Tuvaletlerden söz ettiğimi anlamışsınızdır. 35 yıldır tuvaletçilik yapan Ege Bölgesi Tuvaletçiler ve Temizlikçiler Derneği Başkanı Yakup Baş da, kimi meslektaşlarının yol açtığı bu sorunlarla mücadele edebilmek, yıllardır emek verdiği sektörde “temiz bir adım atabilmek” için çalıştıklarını söylüyor.
Önceki gün süt anneyle Alsancak’ta, “zorunlu” olarak ziyaret ettiğimiz, Alsancak Hocazade Camisi’nin tuvaletinin berbat halini görünce, ne zamandır aklımda olan konuya değinmek istedim.
Alsancak’ta genel bir tuvalet olmamasının yarattığı sıkıntı Tuvaletçiler Derneği Başkanı Yakup Baş tarafından İzmir Büyükşehir Belediye Başkanı Aziz Kocaoğlu’na da iletilmiş. “Alsancak, Kemeraltı tuvalet konusunda en sıkıntılı yerler. Turistler, berbat kokan bir tuvalete girmeyi elbette istemez. Biz Avrupa Birliği’ne girmekten söz ediyoruz. Tuvaletleri düzeltememişken bunu nasıl yapacağız?” diyor başkan Baş.
Altı yıl önce kurulan derneğin Balıkesir’den Denizli’ye kadar olan bölgede 780 üyesi bulunuyor. Bölge tuvaletlerinin de, İzmir’in merkezindeki tuvaletlerin de genellikle eski ve yeniden yapılması zorunlu tuvaletler olduğunu söyllüyor Baş.
Dernek başkanı, tuvaletlerin vazgeçilmez unsuru su konusunda, belediyenin kahvecilere ve hamamcılara tanıdığı ayrıcalığı kendilerine de tanımasını istiyor. “Bizim de suyumuz biraz indirimli olsa, tuvaletlerimiz daha da temiz olur” diyerek, görüşünü dile getiriyor.

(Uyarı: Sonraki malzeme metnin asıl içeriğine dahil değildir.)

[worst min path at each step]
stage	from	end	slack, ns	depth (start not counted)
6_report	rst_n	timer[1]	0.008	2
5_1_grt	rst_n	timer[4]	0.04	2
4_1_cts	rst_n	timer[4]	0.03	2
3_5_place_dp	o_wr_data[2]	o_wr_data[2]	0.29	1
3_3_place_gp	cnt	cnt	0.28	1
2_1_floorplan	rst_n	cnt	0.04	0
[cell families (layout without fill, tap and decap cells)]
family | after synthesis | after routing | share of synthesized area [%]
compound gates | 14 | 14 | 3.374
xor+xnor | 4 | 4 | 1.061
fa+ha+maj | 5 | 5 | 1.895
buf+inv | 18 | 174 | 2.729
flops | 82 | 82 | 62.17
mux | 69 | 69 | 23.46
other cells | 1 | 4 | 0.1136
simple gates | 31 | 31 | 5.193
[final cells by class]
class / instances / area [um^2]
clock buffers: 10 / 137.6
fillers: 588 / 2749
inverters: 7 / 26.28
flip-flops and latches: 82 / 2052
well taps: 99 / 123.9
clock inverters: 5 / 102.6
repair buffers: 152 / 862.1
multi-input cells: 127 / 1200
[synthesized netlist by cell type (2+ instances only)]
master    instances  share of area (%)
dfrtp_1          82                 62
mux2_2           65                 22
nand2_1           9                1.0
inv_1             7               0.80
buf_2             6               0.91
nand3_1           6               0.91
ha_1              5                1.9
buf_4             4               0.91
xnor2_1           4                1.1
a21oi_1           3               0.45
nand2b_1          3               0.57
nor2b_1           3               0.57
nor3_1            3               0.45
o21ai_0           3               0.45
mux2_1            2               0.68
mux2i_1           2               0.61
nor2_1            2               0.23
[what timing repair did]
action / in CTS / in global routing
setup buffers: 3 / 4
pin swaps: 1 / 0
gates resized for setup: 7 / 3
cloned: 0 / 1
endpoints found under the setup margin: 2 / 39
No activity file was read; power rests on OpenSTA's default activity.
[config.mk]
export PLATFORM = sky130hd
export DESIGN_NAME = mdu_ctrl
export DESIGN_NICKNAME = d
export VERILOG_FILES = /design/src/rtl/mdu_ctrl_pkg.sv /design/src/rtl/mdu_ctrl_div_radix2.sv /design/src/rtl/mdu_ctrl.sv
export SDC_FILE = /design/constraint.sdc
export NUM_CORES = 2
export LEC_CHECK = 0
export ABC_AREA = 1
export BUFFER_PORTS_ARGS = -buffer_cell sky130_fd_sc_hd__buf_2
export CORE_MARGIN = 10
export CORE_UTILIZATION = 56
export CTS_BUF_LIST = sky130_fd_sc_hd__clkbuf_8
export CTS_CLUSTER_DIAMETER = 120
export CTS_CLUSTER_SIZE = 10
export DETAILED_ROUTE_END_ITERATION = 7
export HOLD_SLACK_MARGIN = 0.05
export PLACE_DENSITY = 0.71
export SYNTH_ARGS = -nofsm -noshare
export SYNTH_HDL_FRONTEND = slang
export SYNTH_SLANG_ARGS = --single-unit
export TNS_END_PERCENT = 1
[constraint.sdc]
create_clock -name clk -period 10 [get_ports clk]
set_input_delay 1.5 -clock clk [delete_from_list [all_inputs] [get_ports clk]]
set_output_delay 1.5 -clock clk [all_outputs]
set_load 0.05 [all_outputs]
[src/rtl/mdu_ctrl_pkg.sv]
// Shared op codes, FSM encoding and helpers for the multiply/divide controller.
// The EXE_*_OP values match the EX-stage op codes the decoder emits.
package mdu_ctrl_pkg;

  localparam logic [7:0] EXE_MTHI_OP  = 8'b0001_0001;
  localparam logic [7:0] EXE_MTLO_OP  = 8'b0001_0011;
  localparam logic [7:0] EXE_MULT_OP  = 8'b0001_1000;
  localparam logic [7:0] EXE_MULTU_OP = 8'b0001_1001;
  localparam logic [7:0] EXE_DIV_OP   = 8'b0001_1010;
  localparam logic [7:0] EXE_DIVU_OP  = 8'b0001_1011;

  typedef enum logic [1:0] {
    MDU_IDLE = 2'd0,
    MDU_MUL  = 2'd1,
    MDU_DIV  = 2'd2,
    MDU_DONE = 2'd3
  } mdu_state_e;

  // Magnitude of v when treated as signed; 0x8000_0000 maps to itself (read as unsigned).
  function automatic logic [31:0] mag32(input logic [31:0] v, input logic is_signed);
    return (is_signed && v[31]) ? (~v + 32'd1) : v;
  endfunction

endpackage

İzmir Esnaf ve Sanatkarlar Odaları Birliği’nce belirlenen tarifeye göre 50 Ykr. ödeyerek girdiğiniz tuvaletten alacağımız hizmetin, öncelikle temiz, kokusuz bir tuvalet, mendil, kolonya, sıvı sabun, çöp kovası, tuvalet kağıdı olduğunu öğreniyoruz. Bu hizmeti kaç tuvaletten aldığınızı varın siz düşünün.
Ülke genelinde de, İzmir’de de umumi tuvalet sayısı yeterli olmadığı için çoğu yerde imdada cami tuvaletleri yetişiyor. Cami, vakıf ve dernek tuvaletlerinin de kendileri tarafından denetlendiğini belirten dernek başkanı, “Kimi zaman 50-60 YTL. bulan cezalar kesiyoruz” dese de, tuvalet konusunun sonuçta bir eğitim sorunu olduğu görüşünü paylaşıyor.
Yavaş yol alsak da tuvalet kültürümüzdeki değişim elbette güzel. Sensörlü tuvalet kağıtlıkları, sabunluklar, klozet kapağı örtüleri güzel gelişmeler. Ancak bunların olması, tuvaletlerin temiz ve hijyen olduğu anlamına gelmiyor.
Benim endişem, su sıkıntısı yaşamadığımız dönemlerde bile halledemediğimiz tuvalet sorununu, susuzluk kapımızı çaldığında nasıl halledeceğimiz. Enfeksiyon hastalıklarının kaynaklarından birisi olan tuvalet konusu, sadece dernek yöneticilerine bırakılamayacak kadar önemli toplumsal bir konu.